> _ACTIVITY_: Find the string "runs" in the records and copy each line where it occurs.

(Stored items from a collection)
------------------------------------------------------------

Source: an optimization exercise on an open RTL-to-GDS flow (aim: small area, a short achievable clock period and few clock cycles). Production flows keep margins and buffers that such runs may drop.
Function was checked by simulation only, so behaviour that the tests miss may differ from the original.

### design/flow/flow/run.sh
#!/bin/bash
set -euo pipefail
bash standard.sh SETUP_SLACK_MARGIN=18 CORE_UTILIZATION=50 PLACE_DENSITY=0.6 finish > standard.log 2>&1
### design/flow/standard.sh
#!/bin/bash
# synth_recipe.tcl (not shown) runs the flow's synth.tcl, then flattens the netlist and writes it again
# the make line also repeats each setting of config.mk as NAME=value (left out here)
make -C /OpenROAD-flow-scripts/flow DESIGN_CONFIG=/design/flow/config.mk WORK_HOME=/design/flow/orfs CLKGATE_MAP_FILE= SYNTH_SCRIPT=/design/flow/synth_recipe.tcl "${@:-finish}"
### design/flow/config.mk
export PLATFORM = sky130hd
export DESIGN_NAME = cvu
export DESIGN_NICKNAME = cvu
export VERILOG_FILES = /design/flow/design.v
export SDC_FILE = /design/flow/constraint.sdc
export NUM_CORES = 8
export LEC_CHECK = 0
export CAP_MARGIN = 30
export CORE_MARGIN = 2
export CORE_UTILIZATION = 30
export PLACE_DENSITY = 0.45
export SLEW_MARGIN = 30
### design/flow/constraint.sdc
create_clock -name core_clock -period 24.0 [get_ports {clk}]
set_input_delay 4.8000 -clock core_clock [delete_from_list [all_inputs] [get_ports {clk}]]
set_output_delay 4.8000 -clock core_clock [all_outputs]
set_load 0.01 [all_outputs]
### design/flow/design.v
module cvu (
    input  wire        clk,
    input  wire        rst,
    input  wire        req_valid,
    output wire        req_ready,
    input  wire        req_write,
    input  wire [11:0] req_addr,
    input  wire [31:0] req_wdata,
    output reg         rsp_valid,
    output reg  [31:0] rsp_rdata,
    output reg         alert
);
    localparam [4:0] O_CTL = 5'd0,  O_CFG = 5'd1,
                     O_POLY_L = 5'd2, O_POLY_H = 5'd3,
                     O_INIT_L = 5'd4, O_INIT_H = 5'd5,
                     O_XOR_L = 5'd6,  O_XOR_H = 5'd7,
                     O_FOLD_L = 5'd8, O_FOLD_H = 5'd9,
                     O_VAL_L = 5'd10, O_VAL_H = 5'd11,
                     O_RES_L = 5'd12, O_RES_H = 5'd13,
                     O_COUNT = 5'd14,
                     O_FEED8 = 5'd16, O_FEED16 = 5'd17, O_FEED32 = 5'd18,
                     O_F64_LO = 5'd19, O_F64_HI = 5'd20;
    localparam [2:0] P_DONE = 3'd0, P_MQ = 3'd2, P_MU = 3'd3,
                     P_VF = 3'd4, P_RS = 3'd5, P_RW = 3'd6;
    localparam NF = 5;    
    integer i, j, k;
    function [63:0] width_mask(input [6:0] w);
        integer b;
        begin
            for (b = 0; b < 64; b = b + 1)
                width_mask[b] = (b < w);
        end
    endfunction
    function [63:0] refl(input [63:0] x, input [5:0] s);
        reg [63:0] r;
        integer b;
        begin
            for (b = 0; b < 64; b = b + 1)
                r[b] = x[63 - b];
            refl = r >> s;
        end
    endfunction
    function [7:0] rev8(input [7:0] v);
        integer b;
        begin
            for (b = 0; b < 8; b = b + 1)
                rev8[b] = v[7 - b];
        end
    endfunction
    function [31:0] bord(input [31:0] d, input refin);
        begin
            bord = refin ? d : {rev8(d[31:24]), rev8(d[23:16]), rev8(d[15:8]), rev8(d[7:0])};
        end
    endfunction
    function [15:1] q16(input [14:0] p);
        reg [15:0] q, s, r, cc;
        integer m, n;
        begin
            cc = {p, 1'b1};
            q = 16'd1;
            for (m = 1; m < 8; m = m + 1)
                for (n = 1; n <= m; n = n + 1)
                    q[m] = q[m] ^ (cc[n] & q[m - n]);
            s = 16'd0;
            for (m = 0; m < 8; m = m + 1)
                s[2*m] = q[m];
            r = 16'd0;
            for (m = 0; m < 16; m = m + 1)
                for (n = 0; n <= m; n = n + 1)
                    r[m] = r[m] ^ (cc[m - n] & s[n]);
            q16 = r[15:1];
        end
    endfunction
    function [31:16] q32(input [30:0] p, input [15:0] q);
        reg [31:0] s, r, cc;
        integer m, n;
        begin
            cc = {p, 1'b1};
            s = 32'd0;
            for (m = 0; m < 16; m = m + 1)
                s[2*m] = q[m];
            r = 32'd0;
            for (m = 16; m < 32; m = m + 1)
                for (n = 0; n <= m; n = n + 2)
                    r[m] = r[m] ^ (cc[m - n] & s[n]);
            q32 = r[31:16];
        end
    endfunction
    reg [1:0]  sticky;
    reg [1:0]  alert_en;
    reg [31:0] cnt_badw;
    reg        cfg_refin  [0:1];
    reg        cfg_refout [0:1];
    reg [3:0]  cfg_fl     [0:1];
    reg [6:0]  cfg_w      [0:1];
    reg [63:0] poly   [0:1];
    reg [63:0] init   [0:1];
    reg [63:0] xorout [0:1];
    reg [63:0] fold   [0:1];
    reg [31:0] f64_lo [0:1];
    reg        f64_v  [0:1];
    reg [31:0] val_lo [0:1];
    reg        l_refout [0:1];
    reg [5:0]  l_s      [0:1];     
    reg [63:0] l_xor    [0:1];
    reg [63:0] pr   [0:1];
    reg [31:0] count [0:1];
    reg [2:0]  phase [0:1];
    reg [63:0] vA, vB;
    reg [31:1] mA, mB;
    reg        riA, riB;
    reg          fv    [0:NF-1];
    reg          fctx  [0:NF-1];
    reg [1:0]    fn    [0:NF-1];    
    reg [31:0]   fdata [0:NF-1];    
    reg [2:0]    fcnt;
    reg        eng_ctx;     
    reg        f_st;        
    reg        f_mu;        
    reg        f_vf;        
    reg        f_rd;        
    reg        f_ctx;
    wire [63:0] vr0 = eng_ctx ? vB : vA;
    wire [63:0] vr1 = eng_ctx ? vA : vB;
    reg        ready_q;
    reg        rv, rw, rlov;
    reg [9:0]  ra;
    reg [31:0] rdw;
    reg        r_start_q, r_feed_q, r_f64h_q, r_vseth_q, r_rdv_q;
    reg        room1_q, room2_q, idle0_q, idle1_q;
    assign req_ready = ready_q;
    wire       r_g     = (ra[9:3] == 7'd0);
    wire       r_c_hit = (ra[9:6] == 4'd1);
    wire       r_c     = ra[5];
    wire [4:0] r_off   = ra[4:0];
    wire       acc   = req_valid && ready_q;
    wire       wacc  = acc && req_write;
    wire       i_g   = (req_addr[11:5] == 7'd0);
    wire       i_c_hit = (req_addr[11:8] == 4'd1);
    wire       i_c   = req_addr[7];
    wire [4:0] i_off = req_addr[6:2];
    wire r_idle = r_c ? idle1_q : idle0_q;
    wire [63:0] cmask0 = width_mask(cfg_w[0]);
    wire [63:0] cmask1 = width_mask(cfg_w[1]);
    wire [63:0] r_mask = r_c ? cmask1 : cmask0;
    wire        h_v    = fv[0];
    wire        h_ctx  = fctx[0];
    wire        h_exec = h_v && (phase[h_ctx] == P_DONE);
    wire        d_go   = h_exec;
    wire [63:0] e_pr = pr[eng_ctx];
    wire [31:0] e_mu = {mA, 1'b1};
    wire [31:0] e_d  = bord(fdata[0], riA) ^ vA[31:0];
    reg [31:0] a_low;
    reg [63:0] e_hi;
    always @(*) begin
        case (fn[0])
            2'd0: begin a_low = {e_d[7:0],  24'd0}; e_hi = vA >> 8;  end
            2'd1: begin a_low = {e_d[15:0], 16'd0}; e_hi = vA >> 16; end
            2'd2: begin a_low = {e_d[23:0], 8'd0};  e_hi = vA >> 24; end
            default: begin a_low = e_d;             e_hi = vA >> 32; end
        endcase
    end
    reg [31:0] tops;
    always @(*) begin
        for (i = 0; i < 32; i = i + 1) begin
            tops[i] = 1'b0;
            for (j = 0; j <= i; j = j + 1)
                tops[i] = tops[i] ^ (e_mu[i - j] & a_low[j]);
        end
    end
    reg [63:0] e_out;
    always @(*) begin
        e_out = e_hi;
        for (j = 0; j < 32; j = j + 1)
            if (tops[j])
                e_out = e_out ^ (e_pr >> (31 - j));
    end
    wire        f_a   = (f_ctx == eng_ctx);
    wire [63:0] f_in  = f_st ? poly[f_ctx] : (f_a ? vA : vB);
    wire [5:0]  f_s   = f_st ? 6'd0 - cfg_w[f_ctx][5:0] : l_s[f_ctx];
    wire [63:0] f_out = refl(f_in, f_s);
    wire        mq_ctx = (phase[1] == P_MQ);
    wire [15:1] mq_q   = q16(pr[mq_ctx][14:0]);
    wire        mu_ctx = f_ctx;
    wire [31:16] mu_q  = q32(pr[mu_ctx][30:0], mu_ctx == eng_ctx ? {mA[15:1], 1'b1} : {mB[15:1], 1'b1});
    wire r_start  = rv && r_start_q;
    wire r_feed   = rv && r_feed_q;
    wire r_f64h   = rv && r_f64h_q;
    wire r_vseth  = rv && r_vseth_q;
    wire r_room   = (r_start_q || r_f64h_q) ? room2_q : r_feed_q ? room1_q : 1'b1;
    wire r_stv    = r_start_q || r_vseth_q;
    wire r_rd_ok  = !r_rdv_q || (r_idle && f_rd);
    wire r_exec   = rv && (rw ? (r_room && (!r_stv || r_idle)) : r_rd_ok);
    wire wx       = r_exec && rw;           
    wire rdone    = r_exec && !rw;          
    wire st_now   = wx && r_start;
    wire vs_now   = wx && r_vseth;
    wire rs0      = (phase[0] == P_RS);
    wire rs1      = (phase[1] == P_RS);
    wire st_go    = st_now || rs0 || rs1;
    wire st_ctx   = rs0 ? 1'b0 : rs1 ? 1'b1 : r_c;
    wire [3:0]  st_fl = cfg_fl[st_ctx];
    wire        st_f1 = st_go && st_fl != 4'd0;
    wire        st_f2 = st_go && st_fl > 4'd4;
    wire [1:0]  st_n1 = (st_fl >= 4'd4) ? 2'd3 : st_fl[1:0] - 2'd1;
    wire [1:0]  st_n2 = st_fl[1:0] - 2'd1;    
    wire [6:0]  st_w  = cfg_w[st_ctx];
    wire        push1 = st_f1 || (wx && r_feed);
    wire        push2 = st_f2 || (wx && r_f64h);
    wire        p1_ctx  = st_go ? st_ctx : r_c;
    wire [1:0]  p1_n    = st_go ? st_n1 :
                          (r_off == O_FEED8) ? 2'd0 : (r_off == O_FEED16) ? 2'd1 : 2'd3;
    wire [31:0] p1_d    = st_go ? fold[st_ctx][31:0] :
                          r_f64h ? (rlov ? f64_lo[r_c] : 32'd0) : rdw;
    wire [1:0]  p2_n    = st_go ? st_n2 : 2'd3;
    wire [31:0] p2_d    = st_go ? fold[st_ctx][63:32] : rdw;
    wire        pop     = h_exec;
    wire [2:0]  base    = fcnt - {2'd0, pop};
    wire [2:0]  fcnt_n  = base + {2'd0, push1} + {2'd0, push2};
    reg          fctx_n  [0:NF-1];
    reg [1:0]    fn_n    [0:NF-1];
    reg [31:0]   fdata_n [0:NF-1];
    always @(*) begin
        for (i = 0; i < NF; i = i + 1) begin
            if (push1 && base == i) begin
                fctx_n[i] = p1_ctx; fn_n[i] = p1_n; fdata_n[i] = p1_d;
            end else if (push2 && base + 3'd1 == i) begin
                fctx_n[i] = p1_ctx; fn_n[i] = p2_n; fdata_n[i] = p2_d;
            end else if (pop && i < NF - 1) begin
                fctx_n[i] = fctx[i+1]; fn_n[i] = fn[i+1]; fdata_n[i] = fdata[i+1];
            end else begin
                fctx_n[i] = fctx[i]; fn_n[i] = fn[i]; fdata_n[i] = fdata[i];
            end
        end
    end
    reg [2:0] phase_n [0:1];
    always @(*) begin
        for (k = 0; k < 2; k = k + 1) begin
            phase_n[k] = phase[k];
            case (phase[k])
                P_RW: phase_n[k] = P_RS;
                P_MQ: phase_n[k] = P_MU;
                P_MU: if (f_mu && f_ctx == k) phase_n[k] = P_DONE;
                P_VF: if (f_vf && f_ctx == k) phase_n[k] = P_DONE;
                default: ;
            endcase
            if (st_go && st_ctx == k)
                phase_n[k] = P_MQ;
            if (vs_now && r_c == k)
                phase_n[k] = P_VF;
        end
    end
    reg [NF-1:0] has0_n, has1_n;
    always @(*) begin
        for (i = 0; i < NF; i = i + 1) begin
            has0_n[i] = (i < fcnt_n) && !fctx_n[i];
            has1_n[i] = (i < fcnt_n) && fctx_n[i];
        end
    end
    wire idle0_n = !(|has0_n) && phase_n[0] == P_DONE;
    wire idle1_n = !(|has1_n) && phase_n[1] == P_DONE;
    wire        x_v    = acc || (rv && !r_exec);
    wire        x_w    = acc ? req_write : rw;
    wire        x_c    = acc ? i_c : r_c;
    wire i_start = req_write && i_c_hit && i_off == O_CTL && req_wdata[31];
    wire i_feed  = req_write && i_c_hit && (i_off == O_FEED8 || i_off == O_FEED16 ||
                                            i_off == O_FEED32 || i_off == O_F64_HI);
    wire i_f64h  = req_write && i_c_hit && i_off == O_F64_HI;
    wire i_vseth = req_write && i_c_hit && i_off == O_VAL_H;
    wire i_rdv   = !req_write && i_c_hit && (i_off == O_VAL_L || i_off == O_VAL_H ||
                                             i_off == O_RES_L || i_off == O_RES_H);
    wire x_start = acc ? i_start : r_start_q;
    wire x_stv   = acc ? (i_start || i_vseth) : r_stv;
    wire x_idle  = x_c ? idle1_n : idle0_n;
    wire rs_n0 = (phase_n[0] == P_RS), rs_n1 = (phase_n[1] == P_RS);
    wire mu_n0 = (phase_n[0] == P_MU), mu_n1 = (phase_n[1] == P_MU);
    wire vf_n0 = (phase_n[0] == P_VF), vf_n1 = (phase_n[1] == P_VF);
    wire g_sf  = (x_v && x_start && x_idle) || rs_n0 || rs_n1;
    wire g_mu  = !g_sf && (mu_n0 || mu_n1);
    wire g_vf  = !g_sf && !(mu_n0 || mu_n1) && (vf_n0 || vf_n1);
    wire g_rd  = !g_sf && !(mu_n0 || mu_n1) && !(vf_n0 || vf_n1);
    wire g_ctx = g_sf ? (rs_n0 ? 1'b0 : rs_n1 ? 1'b1 : x_c) :
                 g_mu ? !mu_n0 : g_vf ? !vf_n0 : x_c;
    wire eng_ctx_n = (fcnt_n != 3'd0) ? fctx_n[0] : eng_ctx;
    wire swap = (eng_ctx_n != eng_ctx);
    wire [63:0] r_res = (l_refout[r_c] ? (r_c ? vr1 : vr0) : f_out) ^ l_xor[r_c];
    reg  [31:0] rdata;
    always @(*) begin
        rdata = 32'd0;
        if (r_g) begin
            case (r_off)
                5'd0: rdata = {30'd0, sticky};
                5'd1: rdata = {30'd0, alert_en};
                5'd2: rdata = cnt_badw;
                default: rdata = 32'd0;
            endcase
        end else if (r_c_hit) begin
            case (r_off)
                O_CFG:    rdata = {cfg_refin[r_c], cfg_refout[r_c], 10'd0, cfg_fl[r_c], 9'd0, cfg_w[r_c]};
                O_POLY_L: rdata = poly[r_c][31:0]    & r_mask[31:0];
                O_POLY_H: rdata = poly[r_c][63:32]   & r_mask[63:32];
                O_INIT_L: rdata = init[r_c][31:0]    & r_mask[31:0];
                O_INIT_H: rdata = init[r_c][63:32]   & r_mask[63:32];
                O_XOR_L:  rdata = xorout[r_c][31:0]  & r_mask[31:0];
                O_XOR_H:  rdata = xorout[r_c][63:32] & r_mask[63:32];
                O_FOLD_L: rdata = fold[r_c][31:0];
                O_FOLD_H: rdata = fold[r_c][63:32];
                O_VAL_L:  rdata = f_out[31:0];
                O_VAL_H:  rdata = f_out[63:32];
                O_RES_L:  rdata = r_res[31:0];
                O_RES_H:  rdata = r_res[63:32];
                O_COUNT:  rdata = count[r_c];
                default:  rdata = 32'd0;
            endcase
        end
    end
    wire [6:0] r_nw   = rdw[6:0];
    wire [3:0] r_nfl  = rdw[19:16];
    wire r_bad_w  = (r_nw == 7'd0) || (r_nw > 7'd64);
    wire r_bad_fl = (r_nfl > 4'd8);
    wire [6:0] i_nw  = req_wdata[6:0];
    wire [3:0] i_nfl = req_wdata[19:16];
    wire i_bad  = wacc && i_c_hit && i_off == O_CFG &&
                  ((i_nw == 7'd0) || (i_nw > 7'd64) || (i_nfl > 4'd8));
    wire i_half = wacc && i_c_hit && i_off == O_F64_HI && !f64_v[i_c];
    wire [1:0] sticky_n   = (wacc && i_g && i_off == 5'd0) ? (sticky & ~req_wdata[1:0])
                                                          : (sticky | {i_half, i_bad});
    wire [1:0] alert_en_n = (wacc && i_g && i_off == 5'd1) ? req_wdata[1:0] : alert_en;
    wire rs_pend = rs0 || rs1 || (phase[1] == P_RW);
    wire ready_n = !rs_pend && (!x_v || (x_w && fcnt_n <= NF - 2 && (!x_stv || x_idle)));
    reg [32:0] cnt_sum;
    always @(*) begin
        case (r_off)
            O_FEED8:  cnt_sum = {1'b0, count[r_c]} + 33'd1;
            O_FEED16: cnt_sum = {1'b0, count[r_c]} + 33'd2;
            O_FEED32: cnt_sum = {1'b0, count[r_c]} + 33'd4;
            default:  cnt_sum = {1'b0, count[r_c]} + 33'd8;
        endcase
    end
    wire        ctxA = eng_ctx, ctxB = !eng_ctx;
    wire        stA  = st_go && st_ctx == ctxA, stB = st_go && st_ctx == ctxB;
    wire        vsA  = vs_now && r_c == ctxA;
    wire        vsB  = vs_now && r_c == ctxB;
    wire        fvA  = (f_mu || f_vf) && f_ctx == ctxA, fvB = (f_mu || f_vf) && f_ctx == ctxB;
    wire        mqA  = phase[ctxA] == P_MQ, mqB = phase[ctxB] == P_MQ;
    wire        muA  = f_mu && f_ctx == ctxA, muB = f_mu && f_ctx == ctxB;
    wire [63:0] vA_r = stA ? init[ctxA] : vsA ? {rdw, val_lo[ctxA]} : fvA ? f_out : vA;
    wire [63:0] vB_n = stB ? init[ctxB] : vsB ? {rdw, val_lo[ctxB]} : fvB ? f_out : vB;
    wire [31:1] mA_n = mqA ? {mA[31:16], mq_q} : muA ? {mu_q, mA[15:1]} : mA;
    wire [31:1] mB_n = mqB ? {mB[31:16], mq_q} : muB ? {mu_q, mB[15:1]} : mB;
    wire        riA_n = stA ? cfg_refin[ctxA] : riA;
    wire        riB_n = stB ? cfg_refin[ctxB] : riB;
    always @(posedge clk) begin
        if (rst) begin
            sticky    <= 2'b00;
            alert_en  <= 2'b11;
            alert     <= 1'b0;
            cnt_badw  <= 32'd0;
            ready_q   <= 1'b0;
            rv        <= 1'b0;
            rsp_valid <= 1'b0;
            fcnt      <= 3'd0;
            eng_ctx   <= 1'b0;
            room1_q   <= 1'b1;
            room2_q   <= 1'b1;
            idle0_q   <= 1'b0;
            idle1_q   <= 1'b0;
            f_st      <= 1'b1;      
            f_mu      <= 1'b0;
            f_vf      <= 1'b0;
            f_rd      <= 1'b0;
            f_ctx     <= 1'b0;
            for (i = 0; i < NF; i = i + 1)
                fv[i] <= 1'b0;
            for (k = 0; k < 2; k = k + 1) begin
                cfg_refin[k]  <= 1'b1;
                cfg_refout[k] <= 1'b1;
                cfg_fl[k]     <= 4'd0;
                cfg_w[k]      <= 7'd32;
                poly[k]       <= 64'h0000_0000_04C1_1DB7;
                init[k]       <= 64'h0000_0000_FFFF_FFFF;
                xorout[k]     <= 64'h0000_0000_FFFF_FFFF;
                fold[k]       <= 64'd0;
                f64_v[k]      <= 1'b0;
                val_lo[k]     <= 32'd0;
            end
            phase[0] <= P_RS;
            phase[1] <= P_RW;
        end else begin
            ready_q   <= ready_n;
            rv        <= x_v;
            rsp_valid <= rdone;
            sticky    <= sticky_n;
            alert_en  <= alert_en_n;
            alert     <= |(sticky_n & alert_en_n);
            fcnt      <= fcnt_n;
            eng_ctx   <= eng_ctx_n;
            room1_q   <= fcnt_n <= NF - 1;
            room2_q   <= fcnt_n <= NF - 2;
            idle0_q   <= idle0_n;
            idle1_q   <= idle1_n;
            f_st      <= g_sf;
            f_mu      <= g_mu;
            f_vf      <= g_vf;
            f_rd      <= g_rd;
            f_ctx     <= g_ctx;
            for (i = 0; i < NF; i = i + 1)
                fv[i] <= (i < fcnt_n);
            for (k = 0; k < 2; k = k + 1)
                phase[k] <= phase_n[k];
            if (wacc && i_c_hit && i_off == O_F64_LO)
                f64_v[i_c] <= 1'b1;
            if (wacc && i_c_hit && i_off == O_F64_HI)
                f64_v[i_c] <= 1'b0;
            if (wx && r_g && r_off == 5'd2) begin
                if (rdw == 32'd0)
                    cnt_badw <= 32'd0;
            end else if (wx && r_c_hit && r_off == O_CFG && (r_bad_w || r_bad_fl) &&
                         cnt_badw != 32'hFFFF_FFFF) begin
                cnt_badw <= cnt_badw + 32'd1;
            end
            if (wx && r_c_hit) begin
                case (r_off)
                    O_CFG: begin
                        cfg_refin[r_c]  <= rdw[31];
                        cfg_refout[r_c] <= rdw[30];
                        if (!r_bad_w)  cfg_w[r_c]  <= r_nw;
                        if (!r_bad_fl) cfg_fl[r_c] <= r_nfl;
                    end
                    O_POLY_L: poly[r_c][31:0]    <= rdw & r_mask[31:0];
                    O_POLY_H: poly[r_c][63:32]   <= rdw & r_mask[63:32];
                    O_INIT_L: init[r_c][31:0]    <= rdw & r_mask[31:0];
                    O_INIT_H: init[r_c][63:32]   <= rdw & r_mask[63:32];
                    O_XOR_L:  xorout[r_c][31:0]  <= rdw & r_mask[31:0];
                    O_XOR_H:  xorout[r_c][63:32] <= rdw & r_mask[63:32];
                    O_FOLD_L: fold[r_c][31:0]    <= rdw;
                    O_FOLD_H: fold[r_c][63:32]   <= rdw;
                    O_VAL_L:  val_lo[r_c]        <= rdw;
                    default: ;
                endcase
            end
        end
    end
    always @(posedge clk) begin
        rsp_rdata <= rdata;
        if (acc) begin
            rw   <= req_write;
            ra   <= req_addr[11:2];
            rdw  <= req_wdata;
            rlov <= f64_v[i_c];
            r_start_q <= i_start;
            r_feed_q  <= i_feed;
            r_f64h_q  <= i_f64h;
            r_vseth_q <= i_vseth;
            r_rdv_q   <= i_rdv;
        end
        if (wx && r_c_hit && r_off == O_F64_LO)
            f64_lo[r_c] <= rdw;
        for (i = 0; i < NF; i = i + 1) begin
            fctx[i]  <= fctx_n[i];
            fn[i]    <= fn_n[i];
            fdata[i] <= fdata_n[i];
        end
        if (!rst) begin
            if (wx && r_feed)
                count[r_c] <= cnt_sum[32] ? 32'hFFFF_FFFF : cnt_sum[31:0];
            vA  <= (d_go && !swap) ? e_out : swap ? vB_n : vA_r;
            vB  <= (d_go && swap)  ? e_out : swap ? vA_r : vB_n;
            mA  <= swap ? mB_n : mA_n;
            mB  <= swap ? mA_n : mB_n;
            riA <= swap ? riB_n : riA_n;
            riB <= swap ? riA_n : riB_n;
            if (st_go) begin
                l_refout[st_ctx] <= cfg_refout[st_ctx];
                l_s[st_ctx]      <= 6'd0 - st_w[5:0];
                l_xor[st_ctx]    <= xorout[st_ctx] & (st_ctx ? cmask1 : cmask0);
                pr[st_ctx]       <= f_out;
                count[st_ctx]    <= 32'd0;
            end
        end
    end
endmodule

------------------------------------------------------------

> _REPLY TO THE TASK_:
Source: an optimization exercise on an open RTL-to-GDS flow (aim: small area, a short achievable clock period and few clock cycles). Production flows keep margins and buffers that such runs may drop.
# synth_recipe.tcl (not shown) runs the flow's synth.tcl, then flattens the netlist and writes it again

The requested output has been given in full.